Matches HTTP and HTTPS URLs with optional port numbers and paths.

https?:\/\/[a-zA-Z0-9.-]+(?::\d+)?(?:\/[^\s]*)?

Phone Number (US)

Matches common US phone formats including optional country code, parentheses, dashes, dots, and spaces.

(?:\+?1[-.\s]?)?\(?\d{3}\)?[-.\s]?\d{3}[-.\s]?\d{4}

This matches formats like 555-123-4567, (555) 123-4567, +1 555.123.4567, and 5551234567.

IPv4 Address

Matches a standard dotted-quad IPv4 address. For strict validation (each octet 0-255), the pattern is more complex. This simplified version is suitable for most extraction tasks.

\b\d{1,3}\.\d{1,3}\.\d{1,3}\.\d{1,3}\b

IPv4 Address (Strict 0-255)

This stricter version validates that each octet is between 0 and 255.

\b(?:25[0-5]|2[0-4]\d|[01]?\d\d?)\.(?:25[0-5]|2[0-4]\d|[01]?\d\d?)\.(?:25[0-5]|2[0-4]\d|[01]?\d\d?)\.(?:25[0-5]|2[0-4]\d|[01]?\d\d?)\b

Date (YYYY-MM-DD)

Matches ISO 8601 date format.

\d{4}-(?:0[1-9]|1[0-2])-(?:0[1-9]|[12]\d|3[01])

Hex Color Code

Matches 3-digit and 6-digit hex color values with a leading hash.

#(?:[0-9a-fA-F]{3}){1,2}\b

Frequently Asked Questions

What is the difference between greedy and lazy quantifiers in regex?

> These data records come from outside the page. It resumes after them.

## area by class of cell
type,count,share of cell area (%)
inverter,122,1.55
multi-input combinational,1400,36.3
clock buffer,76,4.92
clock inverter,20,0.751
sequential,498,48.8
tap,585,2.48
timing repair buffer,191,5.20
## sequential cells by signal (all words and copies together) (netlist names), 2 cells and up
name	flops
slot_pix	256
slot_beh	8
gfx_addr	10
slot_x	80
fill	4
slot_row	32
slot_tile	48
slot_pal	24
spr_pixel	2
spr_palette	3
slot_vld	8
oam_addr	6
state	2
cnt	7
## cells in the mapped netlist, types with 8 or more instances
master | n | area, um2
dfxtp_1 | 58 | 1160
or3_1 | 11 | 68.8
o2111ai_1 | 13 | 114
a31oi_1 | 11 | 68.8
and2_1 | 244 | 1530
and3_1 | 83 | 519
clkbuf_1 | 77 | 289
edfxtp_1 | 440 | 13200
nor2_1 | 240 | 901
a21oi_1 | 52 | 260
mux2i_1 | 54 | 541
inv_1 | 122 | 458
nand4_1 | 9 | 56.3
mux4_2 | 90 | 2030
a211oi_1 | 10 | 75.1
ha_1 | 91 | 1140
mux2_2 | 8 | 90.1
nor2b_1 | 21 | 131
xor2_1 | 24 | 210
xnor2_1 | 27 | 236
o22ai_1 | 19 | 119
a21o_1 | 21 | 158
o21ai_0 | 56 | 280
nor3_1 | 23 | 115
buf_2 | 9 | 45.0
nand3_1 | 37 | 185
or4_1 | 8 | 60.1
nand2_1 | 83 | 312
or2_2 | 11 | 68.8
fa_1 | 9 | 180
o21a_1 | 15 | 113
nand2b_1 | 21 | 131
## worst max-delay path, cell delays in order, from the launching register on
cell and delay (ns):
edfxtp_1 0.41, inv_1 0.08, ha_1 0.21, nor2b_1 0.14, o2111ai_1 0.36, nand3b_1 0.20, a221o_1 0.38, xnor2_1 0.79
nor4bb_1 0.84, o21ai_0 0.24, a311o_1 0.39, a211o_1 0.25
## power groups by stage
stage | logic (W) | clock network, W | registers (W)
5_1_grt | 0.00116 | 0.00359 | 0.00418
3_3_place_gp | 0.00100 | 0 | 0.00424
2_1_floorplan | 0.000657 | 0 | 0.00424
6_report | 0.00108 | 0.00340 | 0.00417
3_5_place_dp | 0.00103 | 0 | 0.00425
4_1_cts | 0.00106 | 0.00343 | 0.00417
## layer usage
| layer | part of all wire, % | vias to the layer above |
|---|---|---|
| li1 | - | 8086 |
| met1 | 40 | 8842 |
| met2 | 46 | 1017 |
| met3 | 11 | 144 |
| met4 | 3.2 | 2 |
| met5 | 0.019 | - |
===== config.mk =====
export PLATFORM = sky130hd
export DESIGN_NAME = logic_slice_seq
export DESIGN_NICKNAME = d
export VERILOG_FILES = /design/src/rtl/alu_pkg.sv /design/src/rtl/and_wordgate.sv /design/src/rtl/logic_slice_seq.sv
export SDC_FILE = /design/constraint.sdc
export NUM_CORES = 1
export LEC_CHECK = 0
export BUFFER_PORTS_ARGS = -buffer_cell sky130_fd_sc_hd__buf_4
export CAP_MARGIN = 0
export CORE_MARGIN = 1.5
export CORE_UTILIZATION = 50
export CTS_CLUSTER_SIZE = 30
export DETAILED_ROUTE_END_ITERATION = 16
export GPL_TIMING_DRIVEN = 0
export HOLD_SLACK_MARGIN = 0.12
export PLACE_DENSITY = 0.82
export SLEW_MARGIN = 20
export SYNTH_ARGS = -nofsm -noshare
export SYNTH_HDL_FRONTEND = slang
export SYNTH_SLANG_ARGS = --single-unit

===== constraint.sdc =====
create_clock -name clk -period 2.7 [get_ports clk]
set_input_delay 0.27 -clock clk [delete_from_list [all_inputs] [get_ports clk]]
set_output_delay 0.27 -clock clk [all_outputs]
set_load 0.01 [all_outputs]

===== src/rtl/alu_pkg.sv =====
// Shared definitions for the ALU-64 logic path: operation codes and the
// state encoding of the sliced logic sequencer.
package alu_pkg;

    localparam logic [1:0] OP_AND  = 2'b00;
    localparam logic [1:0] OP_NAND = 2'b01;
    localparam logic [1:0] OP_OR   = 2'b10;
    localparam logic [1:0] OP_NOR  = 2'b11;

    typedef enum logic [1:0] {
        S_IDLE = 2'd0,
        S_RUN  = 2'd1,
        S_DONE = 2'd2
    } state_t;

endpackage


===== src/rtl/and_wordgate.sv =====
// Plain w-bit bitwise AND gate; the only gate logic in the logic slice path.
module and_wordgate #(
    parameter int w = 16
) (
    input  logic [w-1:0] a,
    input  logic [w-1:0] b,
    output logic [w-1:0] y
);

    assign y = a & b;

endmodule


===== src/rtl/logic_slice_seq.sv =====
// Multi-cycle 64-bit AND/NAND/OR/NOR built from one narrow AND slice,
// processed least-significant slice first, valid/ready on both sides.
module logic_slice_seq
    import alu_pkg::*;
#(
    parameter int DATA_W  = 64,
    parameter int SLICE_W = 16
) (
    input  logic              clk,
    input  logic              rst_b,
    input  logic              in_valid,
    output logic              in_ready,
    input  logic [1:0]        op,
    input  logic [DATA_W-1:0] a,
    input  logic [DATA_W-1:0] b,
    output logic              out_valid,
    input  logic              out_ready,
    output logic [DATA_W-1:0] result,
    output logic              zero
);

    localparam int NSLICES = DATA_W / SLICE_W;
    localparam int CNT_W   = (NSLICES > 1) ? $clog2(NSLICES) : 1;
    localparam logic [CNT_W-1:0] CNT_LAST = CNT_W'(NSLICES - 1);

    state_t              state_reg;
    logic [CNT_W-1:0]    cnt_reg;
    logic [DATA_W-1:0]   a_reg;
    logic [DATA_W-1:0]   b_reg;
    logic [1:0]          op_reg;
    logic [DATA_W-1:0]   result_reg;
    logic                zero_reg;
    logic                out_valid_reg;

    logic [SLICE_W-1:0]  a_sl [NSLICES];
    logic [SLICE_W-1:0]  b_sl [NSLICES];
    logic [SLICE_W-1:0]  a_slice;
    logic [SLICE_W-1:0]  b_slice;
    logic [SLICE_W-1:0]  gate_a;
    logic [SLICE_W-1:0]  gate_b;
    logic [SLICE_W-1:0]  gate_y;
    logic [SLICE_W-1:0]  slice_out;
    logic [DATA_W-1:0]   result_next;
    logic                inv_in;
    logic                inv_out;

    // Split latched operands into slices and merge the current slice output
    // into the result word; only the slice addressed by cnt_reg changes.
    for (genvar gi = 0; gi < NSLICES; gi++) begin : g_slice
        assign a_sl[gi] = a_reg[gi*SLICE_W +: SLICE_W];
        assign b_sl[gi] = b_reg[gi*SLICE_W +: SLICE_W];
        assign result_next[gi*SLICE_W +: SLICE_W] =
            (cnt_reg == CNT_W'(gi)) ? slice_out : result_reg[gi*SLICE_W +: SLICE_W];
    end

    always_comb begin
        a_slice = '0;
        b_slice = '0;
        for (int i = 0; i < NSLICES; i++) begin
            if (cnt_reg == CNT_W'(i)) begin
                a_slice = a_sl[i];
                b_slice = b_sl[i];
            end
        end
    end

    // De Morgan: OR/NOR invert the inputs, NAND/OR invert the output.
    assign inv_in  = (op_reg == OP_OR)   || (op_reg == OP_NOR);
    assign inv_out = (op_reg == OP_NAND) || (op_reg == OP_OR);

    assign gate_a    = inv_in  ? ~a_slice : a_slice;
    assign gate_b    = inv_in  ? ~b_slice : b_slice;
    assign slice_out = inv_out ? ~gate_y  : gate_y;

    and_wordgate #(
        .w (SLICE_W)
    ) u_gate (
        .a (gate_a),
        .b (gate_b),
        .y (gate_y)
    );

    always_ff @(posedge clk) begin
        if (!rst_b) begin
            state_reg     <= S_IDLE;
            cnt_reg       <= '0;
            a_reg         <= '0;
            b_reg         <= '0;
            op_reg        <= OP_AND;
            result_reg    <= '0;
            zero_reg      <= 1'b0;
            out_valid_reg <= 1'b0;
        end else begin
            case (state_reg)
                S_IDLE: begin
                    if (in_valid) begin
                        a_reg      <= a;
                        b_reg      <= b;
                        op_reg     <= op;
                        result_reg <= '0;
                        cnt_reg    <= '0;
                        state_reg  <= S_RUN;
                    end
                end
                S_RUN: begin
                    result_reg <= result_next;
                    if (cnt_reg == CNT_LAST) begin
                        cnt_reg       <= '0;
                        state_reg     <= S_DONE;
                        out_valid_reg <= 1'b1;
                        zero_reg      <= (result_next == '0);
                    end else begin
                        cnt_reg <= cnt_reg + CNT_W'(1);
                    end
                end
                S_DONE: begin
                    if (out_ready) begin
                        state_reg     <= S_IDLE;
                        out_valid_reg <= 1'b0;
                    end
                end
                default: begin
                    state_reg <= S_IDLE;
                end
            endcase
        end
    end

    assign in_ready  = (state_reg == S_IDLE);
    assign out_valid = out_valid_reg;
    assign result    = result_reg;
    assign zero      = zero_reg;

endmodule


# [Yosys cells after proc, flatten, opt, wreduce, memory -nomap -nowiden]
# Cells that the tools add are included.
[totals] register_bits=200 inputBits=134 out_inout_bits=67 wordCells=63
[classes] n_addsub=1 eq_ne=11 n_mux=27 n_bitwise=4 reduce_logical=12
[ops] cell="$mux W16" count=15
[ops] cell="$pmux W64 S2" count=1
[ops] cell="$logic_not A64 Y1" count=1
[ops] cell="$mux W64" count=1
[ops] cell="$not A16 Y16" count=3
[ops] cell="$and A16 B16 Y16" count=1
[ops] cell="$eq A2 B2 Y1 const B" count=5
[ops] cell="$mux W2" count=5
[ops] cell="$eq A2 B1 Y1 const B" count=3
[ops] cell="$ne A2 B2 Y1 const B" count=3
[ops] cell="$pmux W2 S3" count=1
[ops] cell="$reduce_and A2 Y1" count=3
[ops] cell="$reduce_and A3 Y1" count=2
[ops] cell="$logic_not A2 Y1" count=2
[ops] cell="$pmux W2 S2" count=1
[ops] cell="$reduce_bool A2 Y1" count=2
[ops] cell="$add A2 B1 Y2 const B" count=1
[ops] cell="$logic_or A1 B1 Y1" count=2
[ops] cell="$mux W1" count=2
[ops] cell="$pmux W1 S2" count=1

# [Depth between registers and ports, before layout]
[logic_depth] word_depth=12 depth_mapped=15 depth_no_buf=11

# [By module]
# From an unflattened synthesis, not the netlist that was laid out.
[hier_totals] cells_unflattened=1233 area_unflattened_um2=9710.6
[modules_own_cells] mod="logic_slice_seq" n_inst=1 cells_each=1217 area_per_inst_um2=9610.5 seq_area_each_um2=4003.8
[modules_own_cells] mod="and_wordgate" n_inst=1 cells_each=16 area_per_inst_um2=100.1 seq_area_each_um2=0.0

# [Least setup slack after synthesis]
# OpenSTA, ideal clock, no wires.
[synth_path] path_type="register to register" from="reg cnt_reg[1]" to="reg zero_reg (netlist: zero)" setup_time_ns=0.069 arrival_time_ns=2.729 required_ns=2.631 path_slack_ns=-0.098 path_stages_with_launch=14 n_path_buf=2 synth_period_minus_slack_ns=2.798 path_cell_list="dfxtp_1 > inv_1 > ha_1 > buf_4 > buf_2 > nand3b_1 > a311o_1 > or2_2 > o21ai_1 > xnor2_1 > nand2_1 > a2111oi_0 > nand4_1 > o21ai_1"
[synth_via] elab_chain_cells=12 word_cells_on_any_way=25 classes_between="eq/ne (3); mux (15); bitwise (4); reduce/logical (3)"
[synth_lines] item="start: declaration" line_no="logic_slice_seq.sv:27" rtl="logic [CNT_W-1:0] cnt_reg;"
[synth_lines] item="start signal: assignment" line_no="logic_slice_seq.sv:113" rtl="cnt_reg <= cnt_reg + CNT_W'(1);"
[synth_lines] item="$logic_not A2 Y1" line_no="logic_slice_seq.sv:53, logic_slice_seq.sv:60"
[synth_lines] item="$mux W16 (4 in series)" line_no="logic_slice_seq.sv:60" rtl="if (cnt_reg == CNT_W'(i)) begin"
[synth_lines] item="$not A16 Y16, on equally long branches" line_no="logic_slice_seq.sv:71, logic_slice_seq.sv:72"
[synth_lines] item="$mux W16, on equally long branches" line_no="logic_slice_seq.sv:71, logic_slice_seq.sv:72"
[synth_lines] item="$and A16 B16 Y16" line_no="and_wordgate.sv:10" rtl="assign y = a & b;"
[synth_lines] item="$not A16 Y16" line_no="logic_slice_seq.sv:73" rtl="assign slice_out = inv_out ? ~gate_y : gate_y;"
[synth_lines] item="$mux W16" line_no="logic_slice_seq.sv:73"
[synth_lines] item="$mux W16" line_no="logic_slice_seq.sv:53" rtl="(cnt_reg == CNT_W'(gi)) ? slice_out : result_reg[gi*SLICE_W +: SLICE_W];"
[synth_lines] item="$logic_not A64 Y1" line_no="logic_slice_seq.sv:111" rtl="zero_reg <= (result_next == '0);"
[synth_lines] item="end signal: assignment" line_no="logic_slice_seq.sv:111"
[synth_lines] item="end: declaration" line_no="logic_slice_seq.sv:32" rtl="logic zero_reg;"
# Several ways; a longest one is shown, not always the timed one.
# A chain may end at the register's enable or synchronous reset.

# [Worst setup path after layout]
[layout_path] from="reg cnt_reg[0]" to="reg zero_reg (netlist: zero)"
# The elaborated chain is that of the path after synthesis.

==> out/results.tsv <==
metric	value	unit
setup_ws	-355	ps
min-delay-path-class	in -> reg	
die_h	144	um
final_cell_mix	nand2_1 (294), buf_4 (231), dfxtp_1 (198)	
synthesis.area	9970	sq um
setup_viol_count_final	31	
crit_cells	13	
first_pass_iters	6	
cts-root-buf	clkbuf_16	
rsz0062_at_grt	yes	
layout_commonest_cell	nand2_1	
wl_met1	15.0	mm
reg2regPathDepth	13	
timing_worst_setup_path_type	reg -> reg	
synth_seq_cells	200	
p_clk_frac	0.339	
path_max_fanout	10	
cpLargestDelayFamily	compound AO/OA/AOI/OAI gates	
ioPinCount	201	
max-cap-violations	0	
cts_sinks	200	
synth_nets	1358	
ys.flop_type	dfxtp_1	
wl_met3	3.52	mm
post-route-period-util	1.13	
vias	11100	
synthToLayoutAreaGrowth	47.6	%
path_clk_slew	70	ps
die_w	144	um
cp.arrival	3440	ps
crit_path_max_incr_delay	440	ps
worstPathCellList	ha_4 -> buf_6 -> buf_6 -> nor2_4 -> buf_6 -> a311o_1 -> or2_4 -> o21ai_4 -> xnor2_4 -> a41oi_2 -> a2111oi_2 -> nand4_1 -> o21ai_1	
dr_wl_met2	19.2	mm
p_comb_frac	0.237	
drcViolationCount	0	
ys_warn_count	0	
crit_slowest_cell	a311o_1	
period_needed	3050	ps
power.leakage	5.68	nW
seq_area	4010	sq um
fin_area	14700	sq um
wl_per_cell	21.3	um
dpl.hpwl	26.4	mm
layout-drive-gt1-share	0.260	
hold_depth	3	
port_buffers	200	
post-place-ws	-717	ps
dpl_cell_area	11800	sq um
grt_pass1_wl	58.9	mm
finalCoreUtilization	0.753	
swShare	0.310	
grt_max_degree	19	
peakVddDrop	0.431	mV
viasPerCell	5.96	
cts_tree	done	
die_area	20800	sq um
antenna_cells	0	
grt_pass1_vias	10900	
max-slew-margin-rel	0.457	
initial_utilization	0.510	
multi_input_area	6090	sq um
antenna_found_initial	0	
fin_nets	1728	
status	complete, but fails checks	
syn_area_per_cell	8.18	sq um
core-area	19500	sq um
crit_top_cell	buf_6	
p_int	5.25	mW
initialDrtViolationCount	1201	
p_per_area	517	nW/um^2
top_layer_used	met4	
path_buf_inv	3	
overflow	0	
antenna_left	0	
rows	51	
cts_htree_levels	4	
maxSlewViolCount	0	
crit_path_end_kind	register	
p_switching	2.36	mW
routed_wl	39.8	mm
finalWeightedCongestion	1.02	
grt_use_total	0.376	
fin_skew	10.6	ps
ys_seq_area_frac	0.402	
seqPwrFrac	0.424	
worst_pin_slew	814	ps
fmax	0.327	GHz
final_hold_viol_count	0	
clkLatencyLatePin	450	ps
async_flop_share	0	
clock_path_buffers	2	
yosysUniqueCellTypes	64	
cp-start-kind	register	
synth_edf_count	0	
numCtsBuffers	17	
synth_cells	1218	
nFillCells	1330	
cp.required	3080	ps
violations	negative setup slack	
worst reg2reg max path, cell delays in order, from the launching register on:
cell and delay, ps:
dfxtp_4 410, ha_4 160, buf_6 140, buf_6 170
nor2_4 70, buf_6 170, a311o_1 440, or2_4 290
o21ai_4 190, xnor2_4 170, a41oi_2 160, a2111oi_2 360
nand4_1 150, o21ai_1 130
cell usage after synthesis, drive strengths merged (9+ instances only):
library cell,count,area (sq um)
nand2,295,1110
dfxtp,200,4000
a21boi,133,998
nor2b,93,582
clkbuf,69,259
a22oi,68,510
a211oi,36,285
buf,36,208
nor2,35,131
nand3b,25,188
nor3b,25,193
nand3,16,80.1
a211o,15,131
nor4,13,81.3
nand4,12,75.1
nor3,11,55.1
xnor2,11,104
a21oi,10,50.1
inv,9,33.8
o21ai,9,45.0
stage by stage:
| stage | hold slack (ps) | instances | setup TNS [ps] | total power [mW] |
|---|---|---|---|---|
| final | 121 | 1866 | -3170 | 7.60 |
| after global routing | 123 | 1866 | -5480 | 7.83 |
| after CTS | 120 | 1857 | -1250 | 7.41 |
| after detailed placement | 460 | 1683 | -20270 | 4.58 |
| after global placement | 452 | 1683 | -18180 | 4.56 |
| after floorplan | 415 | 1218 | 0 | 4.04 |
power groups by stage:
stage               clock, mW  sequential (mW)  combinational [mW]
global route             2.69             3.23                1.91
detailed placement          0             3.28                1.30
global placement            0             3.27                1.28
finish                   2.58             3.23                1.80
floorplan                   0             3.23               0.815
CTS                      2.57             3.21                1.63
cell type report:
type	instances	area share
Buffer	103	0.0434
Clock buffer	19	0.0301
Clock inverter	13	0.00936
Inverter	9	0.00272
Multi-Input combinational cell	904	0.414
Sequential cell	200	0.273
Tap cell	265	0.0225
Timing Repair Buffer	353	0.206
path summary, 6_finish.rpt:
| kind | startpoint | end | slack (ps) |
|---|---|---|---|
| max | cnt_reg[0]$_SDFFE_PN0P_ | zero$_SDFFE_PN0P_ | -350 |
| min | a[6] | a_reg[6]$_SDFFE_PN0P_ | 120 |
| max reg2reg | cnt_reg[0]$_SDFFE_PN0P_ | zero$_SDFFE_PN0P_ | -350 |
| min reg2reg | a_reg[25]$_SDFFE_PN0P_ | a_reg[25]$_SDFFE_PN0P_ | 470 |
cells by family after synthesis:
kind of cell / count (synthesis) / synth area share
multiplexers: 2 / 0.00201
buffers and inverters: 114 / 0.0502
flip-flops: 200 / 0.402
adder cells (fa/ha/maj): 6 / 0.00753
AND/OR/NAND/NOR: 568 / 0.282
XOR/XNOR: 11 / 0.0104
AO/OA/AOI/OAI: 317 / 0.246
metal layers:
layer,up-vias,global-route usage
li1,5014,-
met1,5316,0.452
met2,639,0.636
met3,155,0.0765
met4,0,0.194
met5,-,0
timing repair:
item	CTS	global route
resized for setup	127	69
buffers inserted	23	10
hold buffers	118	0
pin swaps	29	36
hold endpoints to repair	118	0
gates cloned	2	1
endpoints found under the setup margin	64	139
Power figures use the tool's default switching activity.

Greedy quantifiers (*, +, {n,m}) match as many characters as possible while still allowing the overall pattern to succeed. Lazy (or non-greedy) quantifiers (*?, +?, {n,m}?) match as few characters as possible. For example, given the string <b>bold</b>, the greedy pattern <.+> matches the entire string, while the lazy pattern <.+?> matches only <b>. Use lazy quantifiers when you want the shortest possible match.

What is the difference between a capturing group and a non-capturing group?

A capturing group, written as (pattern), matches and stores the matched text so you can reference it later using backreferences (\1, \2) or in replacement strings ($1, $2). A non-capturing group, written as (?:pattern), groups the pattern for applying quantifiers or alternation but does not store the match. Non-capturing groups are slightly more efficient when you do not need to reference the matched text.

Are regular expressions the same across all programming languages?

The core syntax — character classes, quantifiers, anchors, and basic grouping — is largely consistent across languages. However, advanced features differ. JavaScript did not support lookbehind until ES2018, while Python and Java had it for years. PCRE (used by PHP) supports recursive patterns, which most other engines do not. Named capture groups use different syntax in some languages: Python uses (?P<name>...) while JavaScript and .NET use (?<name>...). Always consult the documentation for your specific regex engine.